As soon as the line containing "credit_cnt <= credit_cnt + CREDIT_BLOCK;" appears in the material below, start returning lines exactly, and end with the line containing "export DETAILED_ROUTE_END_ITERATION = 7".

** Opening Materials provided block **

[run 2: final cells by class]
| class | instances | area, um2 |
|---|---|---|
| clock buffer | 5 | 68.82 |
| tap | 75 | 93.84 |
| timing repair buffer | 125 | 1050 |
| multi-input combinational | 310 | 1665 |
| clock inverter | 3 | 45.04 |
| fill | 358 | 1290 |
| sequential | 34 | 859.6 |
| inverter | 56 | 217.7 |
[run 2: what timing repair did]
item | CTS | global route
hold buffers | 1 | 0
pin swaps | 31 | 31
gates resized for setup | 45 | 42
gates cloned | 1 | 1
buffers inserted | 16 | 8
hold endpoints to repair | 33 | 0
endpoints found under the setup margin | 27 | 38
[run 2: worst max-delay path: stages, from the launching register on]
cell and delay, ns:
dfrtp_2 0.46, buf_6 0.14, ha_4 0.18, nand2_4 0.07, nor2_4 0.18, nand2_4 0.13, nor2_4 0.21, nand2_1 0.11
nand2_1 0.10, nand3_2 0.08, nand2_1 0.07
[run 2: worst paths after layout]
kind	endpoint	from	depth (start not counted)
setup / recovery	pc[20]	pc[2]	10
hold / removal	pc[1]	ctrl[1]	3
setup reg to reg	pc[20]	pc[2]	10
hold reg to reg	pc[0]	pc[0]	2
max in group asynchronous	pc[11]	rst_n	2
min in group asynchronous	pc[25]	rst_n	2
[src/rtl/fetch_pkg.sv]
`default_nettype none

package fetch_pkg;

    localparam int PC_WIDTH = 32;
    localparam logic [PC_WIDTH-1:0] RESET_PC = 32'h8000_0000;

    localparam int NUM_BANKS  = 4;   // power of two
    localparam int BANK_BITS  = $clog2(NUM_BANKS);
    localparam int BANK_DEPTH = 256; // words per bank
    localparam int ROW_BITS   = $clog2(BANK_DEPTH);

    typedef logic [BANK_BITS-1:0] bank_idx_t;

    typedef struct packed {
        logic [PC_WIDTH-1:0] pc;
        logic                epoch;
    } fetch_req_t;

    typedef struct packed {
        logic [PC_WIDTH-1:0] pc;
        logic [31:0]         instr;
        logic                epoch; // epoch of the request that fetched it
    } fetch_rsp_t;

endpackage

`default_nettype wire

[src/rtl/fetch_fifo.sv]
`timescale 1ns/1ps
`default_nettype none

module fetch_fifo #(
    parameter type payload_t = logic,
    parameter int  DEPTH     = 2
) (
    input  logic     clk,
    input  logic     rst_n,
    input  logic     in_valid,
    input  payload_t in_data,
    output logic     in_ready,
    output logic     out_valid,
    output payload_t out_data,
    input  logic     out_ready,
    input  logic     flush
);

    localparam int PTR_W = (DEPTH > 1) ? $clog2(DEPTH) : 1;
    localparam int CNT_W = $clog2(DEPTH + 1);

    payload_t         mem [DEPTH];
    logic [PTR_W-1:0] wr_ptr;
    logic [PTR_W-1:0] rd_ptr;
    logic [CNT_W-1:0] count;
    logic             push;
    logic             pop;

    assign out_valid = (count != '0);
    assign in_ready  = (count != CNT_W'(DEPTH)) || out_ready; // full queue takes a write on a pop
    assign push      = in_valid && in_ready;
    assign pop       = out_valid && out_ready;
    assign out_data  = mem[rd_ptr];

    always_ff @(posedge clk) begin
        if (push) begin
            mem[wr_ptr] <= in_data;
        end
    end

    always_ff @(posedge clk or negedge rst_n) begin
        if (!rst_n) begin
            wr_ptr <= '0;
            rd_ptr <= '0;
            count  <= '0;
        end else if (flush) begin
            wr_ptr <= '0;
            rd_ptr <= '0;
            count  <= '0;
        end else begin
            if (push) begin
                wr_ptr <= (wr_ptr == PTR_W'(DEPTH - 1)) ? '0 : wr_ptr + 1'b1;
            end
            if (pop) begin
                rd_ptr <= (rd_ptr == PTR_W'(DEPTH - 1)) ? '0 : rd_ptr + 1'b1;
            end
            count <= count + CNT_W'(push) - CNT_W'(pop);
        end
    end

endmodule

`default_nettype wire

[src/rtl/fetch_merge.sv]
`timescale 1ns/1ps
`default_nettype none

module fetch_merge
    import fetch_pkg::*;
(
    input  logic                         clk,
    input  logic                         rst_n,
    input  logic                         order_valid,
    input  bank_idx_t                    order_bank,
    output logic                         order_ready,
    input  logic       [NUM_BANKS-1:0]   rsp_valid,
    input  fetch_rsp_t [NUM_BANKS-1:0]   rsp,
    output logic       [NUM_BANKS-1:0]   rsp_ready,
    input  logic                         epoch,
    output logic                         out_valid,
    output fetch_rsp_t                   out,
    input  logic                         out_ready
);

    bank_idx_t  head;       // bank holding the oldest instruction
    fetch_rsp_t sel;
    fetch_rsp_t oq_data;
    logic       ord_in_ready;
    logic       ord_valid;
    logic       ord_pop;
    logic       stale;
    logic       oq_in_ready;
    logic       oq_valid;
    logic       pend_epoch; // epoch of everything in the order queue
    logic       epoch_d;
    logic       drain;
    logic       flush;

    fetch_fifo #(
        .payload_t (bank_idx_t),
        .DEPTH     (4)
    ) i_order_fifo (
        .clk       (clk),
        .rst_n     (rst_n),
        .in_valid  (order_valid),
        .in_data   (order_bank),
        .in_ready  (ord_in_ready),
        .out_valid (ord_valid),
        .out_data  (head),
        .out_ready (ord_pop),
        .flush     (1'b0)
    );

    // old-epoch requests must leave before new ones enter
    assign drain       = ord_valid && (pend_epoch != epoch);
    assign order_ready = ord_in_ready && !drain;

    assign sel     = rsp[head];
    assign stale   = (sel.epoch != epoch);
    assign ord_pop = ord_valid && rsp_valid[head] && (stale || oq_in_ready);

    always_comb begin
        rsp_ready       = '0;
        rsp_ready[head] = ord_pop;
    end

    assign flush = (epoch != epoch_d); // wrong-path entries already queued for decode

    always_ff @(posedge clk or negedge rst_n) begin
        if (!rst_n) begin
            pend_epoch <= 1'b0;
            epoch_d    <= 1'b0;
        end else begin
            epoch_d <= epoch;
            if (order_valid && order_ready) begin
                pend_epoch <= epoch;
            end
        end
    end

    fetch_fifo #(
        .payload_t (fetch_rsp_t),
        .DEPTH     (4)
    ) i_out_fifo (
        .clk       (clk),
        .rst_n     (rst_n),
        .in_valid  (ord_pop && !stale),
        .in_data   (sel),
        .in_ready  (oq_in_ready),
        .out_valid (oq_valid),
        .out_data  (oq_data),
        .out_ready (out_ready),
        .flush     (flush)
    );

    assign out_valid = oq_valid && (oq_data.epoch == epoch); // hide until flushed
    assign out       = oq_data;

endmodule

`default_nettype wire
--- src/can_pkg.sv ---
package can_pkg;

	// ==================================================
	// Serial ports
	// ==================================================

	localparam int PORT_NUM = 4;

	// Start bit, 8 data bits LSB first, stop bit
	localparam int FRAME_BITS = 10;

	// Transmit error counter
	localparam int TEC_W         = 6;
	localparam int ERR_INC       = 8;
	localparam int BUS_OFF_LIMIT = 32;

	localparam logic [7:0] PRESCALE_RST = 8'd4; // CLK cycles per bit

	// Port reset held this long after RST falls
	localparam int RELEASE_CYCLES = 64;

	typedef enum logic [1:0] {
		PORT_IDLE,
		PORT_SHIFT,
		PORT_BUSOFF // left only through reset
	} port_state_e;

endpackage
### config.mk
export PLATFORM = sky130hd
export DESIGN_NAME = dbus_user_top
export DESIGN_NICKNAME = d
export VERILOG_FILES = /design/src/common/dbus_pkg.sv /design/src/logic/cfg_regs.sv /design/src/datapath/pattern_gen.sv /design/src/datapath/bus_router.sv /design/src/datapath/meta_packet.sv /design/src/logic/dbus_user_top.sv
export SDC_FILE = /design/constraint.sdc
export NUM_CORES = 1
export LEC_CHECK = 0
export BUFFER_PORTS_ARGS = -buffer_cell sky130_fd_sc_hd__clkbuf_2
export CORE_AREA = 4 4 481 483
export DETAILED_ROUTE_END_ITERATION = 10
export DIE_AREA = 0 0 485 487
export PLACE_DENSITY_LB_ADDON = 0.12
export RECOVER_POWER = 50
export SETUP_SLACK_MARGIN = 0.4
export SLEW_MARGIN = 5
export SYNTH_ARGS = -nofsm -noshare
export SYNTH_HDL_FRONTEND = slang
export SYNTH_SLANG_ARGS = --single-unit
### constraint.sdc
create_clock -name data_clk_i -period 2.6 [get_ports data_clk_i]
set_clock_uncertainty 0.15 [all_clocks]
set_input_delay 0.26 -clock data_clk_i [delete_from_list [all_inputs] [get_ports data_clk_i]]
set_output_delay 0.26 -clock data_clk_i [all_outputs]
set_load 0.01 [all_outputs]
<file path="config.mk">
export PLATFORM = sky130hd
export DESIGN_NAME = user_word_packer
export DESIGN_NICKNAME = d
export VERILOG_FILES = /design/src/port_pkg.sv /design/src/user_word_packer.sv
export VERILOG_INCLUDE_DIRS = /design/src
export SDC_FILE = /design/constraint.sdc
export NUM_CORES = 1
export LEC_CHECK = 0
export BUFFER_PORTS_ARGS = -buffer_cell sky130_fd_sc_hd__buf_4
export CORE_ASPECT_RATIO = 0.6
export CORE_MARGIN = 2
export CORE_UTILIZATION = 28
export DETAILED_ROUTE_END_ITERATION = 16
export HOLD_SLACK_MARGIN = 0.02
export REMOVE_ABC_BUFFERS = 1
export SETUP_SLACK_MARGIN = 0.02
export SLEW_MARGIN = 20
export SYNTH_ARGS = -nofsm -noshare
export SYNTH_HDL_FRONTEND = slang
export SYNTH_SLANG_ARGS = --single-unit
export TNS_END_PERCENT = 1
</file>
<file path="constraint.sdc">
create_clock -name clk -period 4.8 [get_ports clk]
set_input_delay 0.24 -clock clk [delete_from_list [all_inputs] [get_ports clk]]
set_output_delay 0.24 -clock clk [all_outputs]
set_load 0.02 [all_outputs]
</file>
$ cat src/output_port_config.svh
`ifndef OUTPUT_PORT_CONFIG_SVH
`define OUTPUT_PORT_CONFIG_SVH

////////////////////////////////////////
// network side field widths
////////////////////////////////////////

// destination leaf id
`define OP_LEAF_BITS 6
// destination port on that leaf
`define OP_PORT_BITS 4
// remote fifo address, also sized for the credit count
`define OP_ADDR_BITS 7
// full packet as it leaves the port
`define OP_PACKET_BITS 97

////////////////////////////////////////
// port side widths and depths
////////////////////////////////////////

// one word from the user stream
`define OP_USER_BITS 32
// two user words packed together
`define OP_PAYLOAD_BITS 64
// local buffer address, 128 entries
`define OP_FIFO_ADDR_BITS 7
`define OP_FIFO_DEPTH (1 << `OP_FIFO_ADDR_BITS)
// credits returned per add request
`define OP_FREESPACE_BLOCK 64
// statistics counter width
`define OP_STAT_BITS 64

// padding between header and address, 15 bits
`define OP_RESERVED_BITS \
    (`OP_PACKET_BITS - 1 - `OP_LEAF_BITS - `OP_PORT_BITS - `OP_ADDR_BITS - `OP_PAYLOAD_BITS)

`endif

$ cat src/noc_pkg.sv
`default_nettype none

`include "output_port_config.svh"

package noc_pkg;

    ////////////////////////////////////////
    // routing fields
    ////////////////////////////////////////

    // leaf id in the fat tree
    typedef logic [`OP_LEAF_BITS-1:0] leaf_t;

    // port on the destination leaf
    typedef logic [`OP_PORT_BITS-1:0] port_t;

    // slot in the remote fifo, same width as credit count
    typedef logic [`OP_ADDR_BITS-1:0] fifo_addr_t;

    // where the stream is headed
    typedef struct packed {
        leaf_t dst_leaf;
        port_t dst_port;
    } dest_t;

    ////////////////////////////////////////
    // packet on the network side
    ////////////////////////////////////////

    // msb first, 97 bits total
    typedef struct packed {
        logic                           valid;
        leaf_t                          dst_leaf;
        port_t                          dst_port;
        // always zero here
        logic [`OP_RESERVED_BITS-1:0]   reserved;
        fifo_addr_t                     fifo_addr;
        logic [`OP_PAYLOAD_BITS-1:0]    payload;
    } packet_t;

endpackage

`default_nettype wire

$ cat src/port_pkg.sv
`default_nettype none

`include "output_port_config.svh"

package port_pkg;

    ////////////////////////////////////////
    // data on the user side
    ////////////////////////////////////////

    // one word from the user stream
    typedef logic [`OP_USER_BITS-1:0] user_word_t;

    // pair of user words, first word in the low half
    typedef logic [`OP_PAYLOAD_BITS-1:0] payload_t;

    // free running event counter
    typedef logic [`OP_STAT_BITS-1:0] stat_t;

    ////////////////////////////////////////
    // control from the network side
    ////////////////////////////////////////

    // credit updates for the remote fifo
    typedef struct packed {
        // load freespace as the new count
        logic                       update_freespace_en;
        logic [`OP_ADDR_BITS-1:0]   freespace;
        // return one block of credits
        logic                       add_freespace_en;
    } credit_ctrl_t;

    // remote write address setup
    typedef struct packed {
        // load fifo_addr as the next address
        logic                       update_fifo_addr_en;
        logic [`OP_ADDR_BITS-1:0]   fifo_addr;
    } addr_ctrl_t;

endpackage

`default_nettype wire

$ cat src/packet_launcher.sv
`timescale 1ns/100ps
`default_nettype none

`include "output_port_config.svh"

module packet_launcher (
    input  logic                   clk,
    input  logic                   reset,
    input  logic                   rd_en_sel,
    input  port_pkg::credit_ctrl_t credit_ctrl,
    input  port_pkg::addr_ctrl_t   addr_ctrl,
    input  noc_pkg::dest_t         dest,
    input  logic                   done_mode,
    input  logic                   empty,
    input  port_pkg::payload_t     rd_payload,
    output logic                   read_en,
    output noc_pkg::packet_t       internal_out,
    output port_pkg::stat_t        empty_cnt
);
    import noc_pkg::*;
    import port_pkg::*;

    // credits handed back per add request
    localparam fifo_addr_t CREDIT_BLOCK = fifo_addr_t'(`OP_FREESPACE_BLOCK);
    // count after reset, remote fifo assumed empty
    localparam fifo_addr_t CREDIT_INIT  = '1;

    // free slots left in the remote fifo
    fifo_addr_t credit_cnt;
    // next remote slot to write
    fifo_addr_t fifo_addr_q;
    // read data present this cycle
    logic       valid;
    // packet built from current fields
    packet_t    packet;

    ////////////////////////////////////////
    // read request
    ////////////////////////////////////////

    // needs credit, data and the grant
    assign read_en = (credit_cnt != '0) && !empty && rd_en_sel;

    // data lands one cycle after the read
    always_ff @(posedge clk) begin
        if (reset) begin
            valid <= 1'b0;
        end else begin
            valid <= read_en;
        end
    end

    ////////////////////////////////////////
    // credit counter
    ////////////////////////////////////////

    // load wins, then add, then spend
    always_ff @(posedge clk) begin
        if (reset) begin
            credit_cnt <= CREDIT_INIT;
        end else if (credit_ctrl.update_freespace_en) begin
            credit_cnt <= credit_ctrl.freespace;
        end else if (credit_ctrl.add_freespace_en && read_en) begin
            // block in, one spent
            credit_cnt <= credit_cnt + CREDIT_BLOCK - fifo_addr_t'(1);
        end else if (credit_ctrl.add_freespace_en) begin
            credit_cnt <= credit_cnt + CREDIT_BLOCK;
        end else if (read_en && credit_cnt != '0) begin
            // never below zero
            credit_cnt <= credit_cnt - fifo_addr_t'(1);
        end
    end

    ////////////////////////////////////////
    // remote address
    ////////////////////////////////////////

    // steps on every read, also in done mode
    always_ff @(posedge clk) begin
        if (reset) begin
            fifo_addr_q <= '0;
        end else if (addr_ctrl.update_fifo_addr_en) begin
            fifo_addr_q <= addr_ctrl.fifo_addr;
        end else if (valid) begin
            fifo_addr_q <= fifo_addr_q + fifo_addr_t'(1);
        end
    end

    ////////////////////////////////////////
    // packet assembly
    ////////////////////////////////////////

    always_comb begin
        packet.valid     = 1'b1;
        packet.dst_leaf  = dest.dst_leaf;
        packet.dst_port  = dest.dst_port;
        packet.reserved  = '0;
        // address of this packet, counter moves after it
        packet.fifo_addr = fifo_addr_q;
        packet.payload   = rd_payload;
    end

    // zero when idle or in done mode
    assign internal_out = (valid && !done_mode) ? packet : '0;

    ////////////////////////////////////////
    // statistics
    ////////////////////////////////////////

    // idle cycles with nothing buffered
    always_ff @(posedge clk) begin
        if (reset) begin
            empty_cnt <= '0;
        end else if (empty && !done_mode) begin
            empty_cnt <= empty_cnt + stat_t'(1);
        end
    end

endmodule

`default_nettype wire

$ cat config.mk
export PLATFORM = sky130hd
export DESIGN_NAME = packet_launcher
export DESIGN_NICKNAME = d
export VERILOG_FILES = /design/src/noc_pkg.sv /design/src/port_pkg.sv /design/src/packet_launcher.sv
export VERILOG_INCLUDE_DIRS = /design/src
export SDC_FILE = /design/constraint.sdc
export NUM_CORES = 1
export LEC_CHECK = 0
export ABC_CLOCK_PERIOD_IN_PS = 2850
export BUFFER_PORTS_ARGS = -buffer_cell sky130_fd_sc_hd__clkbuf_2
export CAP_MARGIN = 20
export CORE_MARGIN = 2
export CORE_UTILIZATION = 24
export CTS_CLUSTER_DIAMETER = 100
export CTS_CLUSTER_SIZE = 40
export DETAILED_ROUTE_END_ITERATION = 7
export PLACE_DENSITY = 0.59
export RECOVER_POWER = 50
export SLEW_MARGIN = 10
export SYNTH_ARGS = -nofsm -noshare
export SYNTH_HDL_FRONTEND = slang
export SYNTH_SLANG_ARGS = --single-unit
$ cat constraint.sdc
create_clock -name clk -period 2.85 [get_ports clk]
set_input_delay 0.57 -clock clk [delete_from_list [all_inputs] [get_ports clk]]
set_output_delay 0.57 -clock clk [all_outputs]
set_load 0.02 [all_outputs]
==> results.sh <==
export IMPL_status="completed"
export IMPL_place_congestion=0.773
export IMPL_finalCritPeriodShare_pct=85.6
export IMPL_drv_cap=0
export IMPL_initial_utilization_pct=24.4
export IMPL_io_buffers=242
export IMPL_whs_ns=0.446
export IMPL_maxSlewHeadroom_pct=42.6
export IMPL_crit_family="simple AND/OR/NAND/NOR gates"
export IMPL_yosysWarnings=0
export IMPL_worstPathArrival_ns=2.70
export IMPL_grt_pass1_vias=4018
export IMPL_synth_enable_flop_cells=0
export IMPL_synth_ff_type="dfxtp_1"
export IMPL_antenna_left=0
export IMPL_r2r_slack_ns=0.41
export IMPL_tritoncts="done"
export IMPL_fmax_mhz=410
export IMPL_hold_viol=0
export IMPL_grt_max_degree=83
export IMPL_dieHeight_um=141
export IMPL_yosysSeqAreaShare_pct=34.9
export IMPL_synth_top_family_by_area="simple AND/OR/NAND/NOR gates"
export IMPL_path_cells="nand4_4, nor3_1, nand4_1, or4_1, a21oi_1"
export IMPL_max_stage_delay_ns=0.70
export IMPL_synth_compound_area_share_pct=9.32
export IMPL_hold_end="credit_cnt[1]"
export IMPL_min_path_cells=2
export IMPL_hp_class="primary input to register"
export IMPL_fin_setup_tns_ns=0
export IMPL_synthAdderAreaFrac_pct=1.11
export IMPL_cts_root_buf="clkbuf_16"
export IMPL_synth_top_area_share_pct=34.9
export IMPL_post_cts_buffers=0
export IMPL_layout_drive_gt1_share_pct=26.0
export IMPL_synth_seq_cells=79
export IMPL_finalWirelength_mm=15.1
export IMPL_ctsResizeCount=0
export IMPL_hpwlAfterDp_mm=11.8
export IMPL_postSynthAreaPerCell_sq_um=8.05
export IMPL_tightest_slew_ns=0.862
export IMPL_path_max_fanout=6
export IMPL_synth_area_leaders="dfxtp_1, and2_1, xor2_1"
export IMPL_r2r_worst_path_cells=5
export IMPL_grt_pass1_wl_mm=22.6
export IMPL_die_area_sq_um=20000
export IMPL_io_pin_count=258
export IMPL_row_count=50
export IMPL_viasPerCell=4.51
export IMPL_end_kind="register"
export IMPL_r2r_end="empty_cnt[33]"
export IMPL_grt_use_total_pct=14.4
export IMPL_holdBufCountCts=0
export IMPL_utilization_pct=33.2
export IMPL_crit_type="register to register"
export IMPL_synth_most_common_cell="and2_1"
export IMPL_drv_slew=0
export IMPL_drt_iter0_drc=235
export IMPL_setup_viol=0
export IMPL_design_core_area_sq_um=18600
export IMPL_synthXorXnorAreaFrac_pct=8.13
export IMPL_path_clk_slew_ns=0.06
export IMPL_synth_cell_types=41
export IMPL_dp_cells=1023
export IMPL_cp_num_buf_inv=0
export IMPL_synth_area_leader_cell="dfxtp_1"
export IMPL_syn_area_sq_um=4530
export IMPL_pwr_density_cell_nw_per_um2=411
export IMPL_crit_path_start_kind="register"
export IMPL_timing_rr_start="empty_cnt[4]"
export IMPL_overflow=0
export IMPL_drcViolationCount=0
export IMPL_leakage_nw=2.57
export IMPL_cts_buffer_depth=2
export IMPL_wl_per_cell_um=14.5
export IMPL_period_needed_ns=2.44
export IMPL_critPathSlowestCell="nor3_1"
export IMPL_num_vias=4693
export IMPL_detail_route_first_pass_iterations=4
export IMPL_synthMuxAreaShare_pct=1.77
export IMPL_nets=900
export IMPL_hold_start="credit_ctrl[2]"
export IMPL_cts_buffers=9
export IMPL_ir_worst_vdd_v=0.000286
export IMPL_die_x_um=141
export IMPL_rsz0062_at_grt="false"
export IMPL_netlist_top_cells_count="and2_1, dfxtp_1, nor2_1, a21oi_1, nand4_1"
export IMPL_cts_sinks=79
export IMPL_antenna_found_initial=2
export IMPL_synth_simple_gate_area_share_pct=39.4
export IMPL_synthCells=562
export IMPL_syn_to_final_growth_pct=36.4
export IMPL_fin_cells=1040
export IMPL_clock_latency_ns=0.34
export IMPL_finalClockSkew_ns=0.00934
export IMPL_required_ns=3.11
export IMPL_synthArstFlopShare_pct=0
export IMPL_htree_levels=3
final cells by class:
class                           instances  area, sq um
Antenna cell                            1         2.50
Clock buffer                           11          243
Clock inverter                          5         56.3
Fill cell                            2010        12400
Inverter                                7         26.3
Multi-Input combinational cell        450         2750
Sequential cell                        79         1580
Tap cell                              234          293
Timing Repair Buffer                  253         1220
worst max path at each step:
stage	slack (ns)	to	start	depth (start not counted)
finish	0.41	empty_cnt[33]	empty_cnt[4]	5
global route	0.17	empty_cnt[33]	empty_cnt[3]	5
CTS	0.43	empty_cnt[58]	empty_cnt[39]	5
detailed placement	0.43	empty_cnt[52]	done_mode	6
global placement	0.46	empty_cnt[60]	done_mode	6
floorplan	0.70	internal_out[87]	valid	5
power by group:
part / switching, W / total, W / internal, W
logic: 0.000130 / 0.000228 / 0.0000982
registers: 0.0000164 / 0.00114 / 0.00112
clock network: 0.000468 / 0.00117 / 0.000703
kinds of logic (layout without fill, tap and decap cells):
kind of cell	after synthesis	after routing
compound gates	78	78
xor+xnor	42	42
fa+ha+maj	4	4
buf+inv	47	276
flops	79	79
mux	8	8
other cells	1	16
simple gates	303	303
state kept, by name, indices dropped and copies added, names as in the netlist:
| signal | cells |
|---|---|
| credit_cnt | 7 |
| empty_cnt | 64 |
| fifo_addr_q | 7 |
| valid | 1 |
layer usage:
layer  global-route usage [%]  part of all wire, %  wire length [um]
met5                        0                 0.20                30
met4                     4.95                 0.60                91
met3                     3.44                  6.0               904
met2                     20.4                   44              6620
met1                     21.3                   49              7470
placed cells by master, fill, tap and decap left out, types with 3 or more instances in the layout:
cell	count
xnor2_1	9
nor3_1	7
and4_1	6
clkbuf_16	9
xor2_1	33
o21ai_0	25
nand2b_1	5
a211oi_1	4
nor2_1	54
nand2_1	25
o31ai_1	7
ha_1	4
or3_1	28
nand3_1	16
nor4_1	5
and2_1	85
nor2b_1	3
or4_1	8
mux2i_1	8
dfxtp_1	79
inv_1	7
clkbuf_1	71
buf_4	4
clkbuf_2	177
conb_1	15
and3_1	9
nand4_1	34
a21oi_1	41
per-stage QoR:
step,cell area [sq um],power [W],setup slack [ns]
2_1_floorplan,4580,0.00130,0.700
3_3_place_gp,5990,0.00139,0.457
3_5_place_dp,5990,0.00139,0.429
4_1_cts,6290,0.00260,0.427
5_1_grt,6170,0.00267,0.174
6_report,6170,0.00254,0.410
(Power assumes the default switching activity.)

** Closing Materials provided block **

_Response to the exercise_
            credit_cnt <= credit_cnt + CREDIT_BLOCK;
        end else if (read_en && credit_cnt != '0) begin
            // never below zero
            credit_cnt <= credit_cnt - fifo_addr_t'(1);
        end
    end

    ////////////////////////////////////////
    // remote address
    ////////////////////////////////////////

    // steps on every read, also in done mode
    always_ff @(posedge clk) begin
        if (reset) begin
            fifo_addr_q <= '0;
        end else if (addr_ctrl.update_fifo_addr_en) begin
            fifo_addr_q <= addr_ctrl.fifo_addr;
        end else if (valid) begin
            fifo_addr_q <= fifo_addr_q + fifo_addr_t'(1);
        end
    end

    ////////////////////////////////////////
    // packet assembly
    ////////////////////////////////////////

    always_comb begin
        packet.valid     = 1'b1;
        packet.dst_leaf  = dest.dst_leaf;
        packet.dst_port  = dest.dst_port;
        packet.reserved  = '0;
        // address of this packet, counter moves after it
        packet.fifo_addr = fifo_addr_q;
        packet.payload   = rd_payload;
    end

    // zero when idle or in done mode
    assign internal_out = (valid && !done_mode) ? packet : '0;

    ////////////////////////////////////////
    // statistics
    ////////////////////////////////////////

    // idle cycles with nothing buffered
    always_ff @(posedge clk) begin
        if (reset) begin
            empty_cnt <= '0;
        end else if (empty && !done_mode) begin
            empty_cnt <= empty_cnt + stat_t'(1);
        end
    end

endmodule

`default_nettype wire

$ cat config.mk
export PLATFORM = sky130hd
export DESIGN_NAME = packet_launcher
export DESIGN_NICKNAME = d
export VERILOG_FILES = /design/src/noc_pkg.sv /design/src/port_pkg.sv /design/src/packet_launcher.sv
export VERILOG_INCLUDE_DIRS = /design/src
export SDC_FILE = /design/constraint.sdc
export NUM_CORES = 1
export LEC_CHECK = 0
export ABC_CLOCK_PERIOD_IN_PS = 2850
export BUFFER_PORTS_ARGS = -buffer_cell sky130_fd_sc_hd__clkbuf_2
export CAP_MARGIN = 20
export CORE_MARGIN = 2
export CORE_UTILIZATION = 24
export CTS_CLUSTER_DIAMETER = 100
export CTS_CLUSTER_SIZE = 40
export DETAILED_ROUTE_END_ITERATION = 7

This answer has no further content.